Dataset entries
───

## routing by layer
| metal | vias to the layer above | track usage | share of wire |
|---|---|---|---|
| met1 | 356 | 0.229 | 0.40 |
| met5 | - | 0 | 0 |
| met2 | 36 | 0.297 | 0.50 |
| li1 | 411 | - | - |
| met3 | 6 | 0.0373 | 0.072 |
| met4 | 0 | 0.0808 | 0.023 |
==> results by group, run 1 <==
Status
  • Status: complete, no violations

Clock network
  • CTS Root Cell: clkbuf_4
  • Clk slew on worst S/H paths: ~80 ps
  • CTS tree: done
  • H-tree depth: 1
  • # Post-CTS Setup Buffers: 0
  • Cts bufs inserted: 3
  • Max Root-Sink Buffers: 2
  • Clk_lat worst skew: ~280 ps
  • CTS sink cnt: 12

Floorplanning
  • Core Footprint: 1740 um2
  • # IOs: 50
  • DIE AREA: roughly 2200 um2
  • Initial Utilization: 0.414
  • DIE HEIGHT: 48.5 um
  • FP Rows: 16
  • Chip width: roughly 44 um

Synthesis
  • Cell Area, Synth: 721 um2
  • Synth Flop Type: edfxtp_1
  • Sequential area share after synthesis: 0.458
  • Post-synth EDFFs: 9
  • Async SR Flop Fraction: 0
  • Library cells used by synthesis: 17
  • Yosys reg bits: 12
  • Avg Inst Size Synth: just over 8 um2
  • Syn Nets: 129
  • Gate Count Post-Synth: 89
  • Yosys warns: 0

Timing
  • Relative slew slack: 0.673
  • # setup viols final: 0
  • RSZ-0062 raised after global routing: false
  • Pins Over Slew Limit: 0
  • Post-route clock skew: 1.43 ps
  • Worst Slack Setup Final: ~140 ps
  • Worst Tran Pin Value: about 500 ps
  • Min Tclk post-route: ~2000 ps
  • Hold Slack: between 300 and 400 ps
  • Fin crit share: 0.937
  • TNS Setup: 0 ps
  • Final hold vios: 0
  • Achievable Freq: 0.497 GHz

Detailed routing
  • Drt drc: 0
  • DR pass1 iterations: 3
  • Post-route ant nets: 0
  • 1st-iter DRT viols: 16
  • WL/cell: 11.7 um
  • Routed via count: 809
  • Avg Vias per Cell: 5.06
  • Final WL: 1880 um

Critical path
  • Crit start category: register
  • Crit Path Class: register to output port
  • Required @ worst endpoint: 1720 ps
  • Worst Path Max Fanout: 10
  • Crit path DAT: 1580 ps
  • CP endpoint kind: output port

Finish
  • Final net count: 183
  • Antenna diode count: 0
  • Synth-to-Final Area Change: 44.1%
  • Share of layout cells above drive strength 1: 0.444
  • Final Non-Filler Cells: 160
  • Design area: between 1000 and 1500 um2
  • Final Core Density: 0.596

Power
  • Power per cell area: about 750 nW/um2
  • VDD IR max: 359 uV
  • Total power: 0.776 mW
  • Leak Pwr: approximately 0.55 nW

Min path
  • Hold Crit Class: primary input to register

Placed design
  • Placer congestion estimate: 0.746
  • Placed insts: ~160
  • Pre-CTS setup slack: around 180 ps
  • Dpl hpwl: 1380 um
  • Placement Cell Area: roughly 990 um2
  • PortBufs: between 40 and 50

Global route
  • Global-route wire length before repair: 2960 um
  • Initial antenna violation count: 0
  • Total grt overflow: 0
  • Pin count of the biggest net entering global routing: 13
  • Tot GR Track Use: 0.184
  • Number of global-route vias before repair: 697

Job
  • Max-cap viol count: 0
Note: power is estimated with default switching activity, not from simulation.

───

#### [TASK OBJECTIVE]
Of the entries above, repeat exactly the lines between the line with "global routing: false" and the line with "start category: register", inclusive, and no others.

#### [OUTPUT OF THE EXERCISE]
  • RSZ-0062 raised after global routing: false
  • Pins Over Slew Limit: 0
  • Post-route clock skew: 1.43 ps
  • Worst Slack Setup Final: ~140 ps
  • Worst Tran Pin Value: about 500 ps
  • Min Tclk post-route: ~2000 ps
  • Hold Slack: between 300 and 400 ps
  • Fin crit share: 0.937
  • TNS Setup: 0 ps
  • Final hold vios: 0
  • Achievable Freq: 0.497 GHz

Detailed routing
  • Drt drc: 0
  • DR pass1 iterations: 3
  • Post-route ant nets: 0
  • 1st-iter DRT viols: 16
  • WL/cell: 11.7 um
  • Routed via count: 809
  • Avg Vias per Cell: 5.06
  • Final WL: 1880 um

Critical path
  • Crit start category: register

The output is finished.